I’m tempted to say that this is like the hard problem of consciousness, in that the main thing to avoid is mistaking it for an easier problem. (IE, it’s called the “hard” problem of consciousness to make sure it’s not confused with easier problems of consciousness.) I don’t think you get to claim you’ve solved the homunculus problem just because you have some machine-learning model of introspection. You need to provide a way of talking about these things which serves well in a lot of examples.

This is related to embedded agency, because part of the problem is that many of our formal models (bayesian decision theory, etc) don’t include introspection, so you get this picture where “world models” are only about the external world, so agents are incapable of reflecting on their “internal experience” in any way.

This feels related to Kaj Sotala’s discussion of no-self. What does it mean to form an accurate picture of what it means to form an accurate picture of yourself?

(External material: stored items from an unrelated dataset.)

<file path="src/rtl/priority_drain_encoder.sv">
// priority_drain_encoder
// Captures a request vector and hands out the index of every set bit, one per
// valid/ready handshake, in priority order (highest index first by default,
// lowest index first with LSB_FIRST=1). Each emitted bit is cleared from the
// pending register until the vector is exhausted, then the block accepts the
// next vector. Index, last flag and remaining count are decoded from the
// registered pending bits only, so they stay stable while the consumer stalls.
module priority_drain_encoder #(
    parameter int WIDTH     = 8,
    parameter bit LSB_FIRST = 1'b0,
    localparam int IDX_W    = $clog2(WIDTH)
) (
    input  logic             clk,
    input  logic             rst,
    input  logic             flush,
    input  logic             in_valid,
    output logic             in_ready,
    input  logic [WIDTH-1:0] in_vec,
    output logic             out_valid,
    input  logic             out_ready,
    output logic [IDX_W-1:0] out_idx,
    output logic             out_last,
    output logic [IDX_W:0]   count,
    output logic             busy
);

    typedef enum logic [0:0] {
        IDLE  = 1'b0,
        DRAIN = 1'b1
    } state_t;

    state_t           state;
    state_t           state_next;
    logic [WIDTH-1:0] pending;
    logic [WIDTH-1:0] pending_next;

    // Decoded view of the pending register
    logic [IDX_W-1:0] sel_idx;
    logic [WIDTH-1:0] sel_mask;
    logic [IDX_W:0]   pop;

    // Number of bits still waiting to be emitted
    always_comb begin
        pop = '0;
        for (int i = 0; i < WIDTH; i++) begin
            pop = pop + (IDX_W+1)'(pending[i]);
        end
    end

    // Winning index: the scan runs towards the preferred end so the last hit wins
    always_comb begin
        sel_idx = '0;
        if (LSB_FIRST) begin
            for (int i = WIDTH - 1; i >= 0; i--) begin
                if (pending[i]) begin
                    sel_idx = IDX_W'(i);
                end
            end
        end else begin
            for (int i = 0; i < WIDTH; i++) begin
                if (pending[i]) begin
                    sel_idx = IDX_W'(i);
                end
            end
        end
        sel_mask = WIDTH'(1) << sel_idx;
    end

    // Next state, next pending value and all handshake-side outputs
    always_comb begin
        state_next   = state;
        pending_next = pending;
        in_ready     = 1'b0;
        out_valid    = 1'b0;
        out_idx      = '0;
        out_last     = 1'b0;
        count        = '0;
        busy         = 1'b0;

        case (state)
            IDLE: begin
                in_ready = 1'b1;
                if (in_valid) begin
                    // An all-zero vector is swallowed here and never reaches DRAIN
                    pending_next = in_vec;
                    if (in_vec != '0) begin
                        state_next = DRAIN;
                    end
                end
            end
            DRAIN: begin
                out_valid = 1'b1;
                busy      = 1'b1;
                out_idx   = sel_idx;
                count     = pop;
                out_last  = (pop == (IDX_W+1)'(1));
                if (out_ready) begin
                    pending_next = pending & ~sel_mask;
                    if (pop == (IDX_W+1)'(1)) begin
                        state_next = IDLE;
                    end
                end
            end
            default: begin
                state_next   = IDLE;
                pending_next = '0;
            end
        endcase

        // Abort wins over both a simultaneous accept and a simultaneous handshake
        if (flush) begin
            pending_next = '0;
            state_next   = IDLE;
        end
    end

    // State and pending register; reset clears both without waiting for a clock
    always_ff @(posedge clk or posedge rst) begin
        if (rst) begin
            state   <= IDLE;
            pending <= '0;
        end else begin
            state   <= state_next;
            pending <= pending_next;
        end
    end

endmodule

</file>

Added: Nontrivial Implication

A common claim among scientifically-minded people is that “you never actually observe anything directly, except raw sensory data”. For example, if you see a glass fall from a counter and shattering, you’re actually seeing photons hitting your eye, and inferring the existence of the glass, its fall, and its shattering.

I think an easy mistake to make, here, is to implicitly think as if there’s some specific boundary where sensory impressions are “observed” (eg, the retina, or v1). This in effect posits a homunculus after this point.

In fact, there is no such firm boundary. It’s easy to argue that we don’t really observe the light hitting the retina, because it is conveyed imperfectly (and much-compressed) to the optic nerve, and thereby to v1. But by the time the data is in v1, it’s already a bit abstracted and processed. There’s no theater of consciousness with access to the raw data.

Furthermore, if someone wanted to claim that the information in v1 is what’s really truly “observed”, we could make a similar case about how information in v1 is conveyed to the rest of the brain. (This is like the step where we point out that the homunculus would need another homunculus inside of it.) Every level of signal processing is imperfect, intelligently compressed, and could be seen as “doing some interpretation”!

I would argue that this kind of thinking is making a mistake by over-valuing low-level physical reality. Yes, low-level physical reality is what everything is implemented on top of. But when dealing with high-level objects, we care about the interactions of those objects. Saying “we don’t really observe the glass directly” is a lot like saying “there’s not really a glass (because it’s all just atoms)”. If you start with “no glass, only atoms” you might as well proceed to “no atoms, only particles” and then you’ll be tempted by “no particles, only quantum fields” or other further reductions. The implication is that you can’t be sure anything in particular is real until you become fully confident of the low-level physics the universe is based on (which you may never be).

Similarly, if you start by saying “you don’t directly observe the glass, only photons” you’ll be tempted to continue “you don’t directly observe photons, only neural activations in V1″; but then you should be forced to admit that you don’t directly observe neural activations in V1… so where do you stop?

It seems sensible to take the simple realist position:

There really is a glass, and we really observe it.

This doesn’t solve what I think of as the whole homunculus problem, but it does allow us to talk about our experiences in a direct and seemingly unproblematic way.

However, if you buy this argument, then you also have to buy a couple of surprising conclusions:

  • Experience of something does not grant you complete knowledge of that thing. Yes, I claim that we can experience external reality; but this does not imply that we perceive every scratch in the glass in perfect detail, or whatever.

  • Furthermore, we can be wrong about our direct experience! The image of the glass falling could be an illusion. This should not really be a surprise, I think; everything is fallible. However, it goes against a common intuition that there’s some level of sufficiently direct experience which cannot be mistaken (as is assumed by Bayesian updating).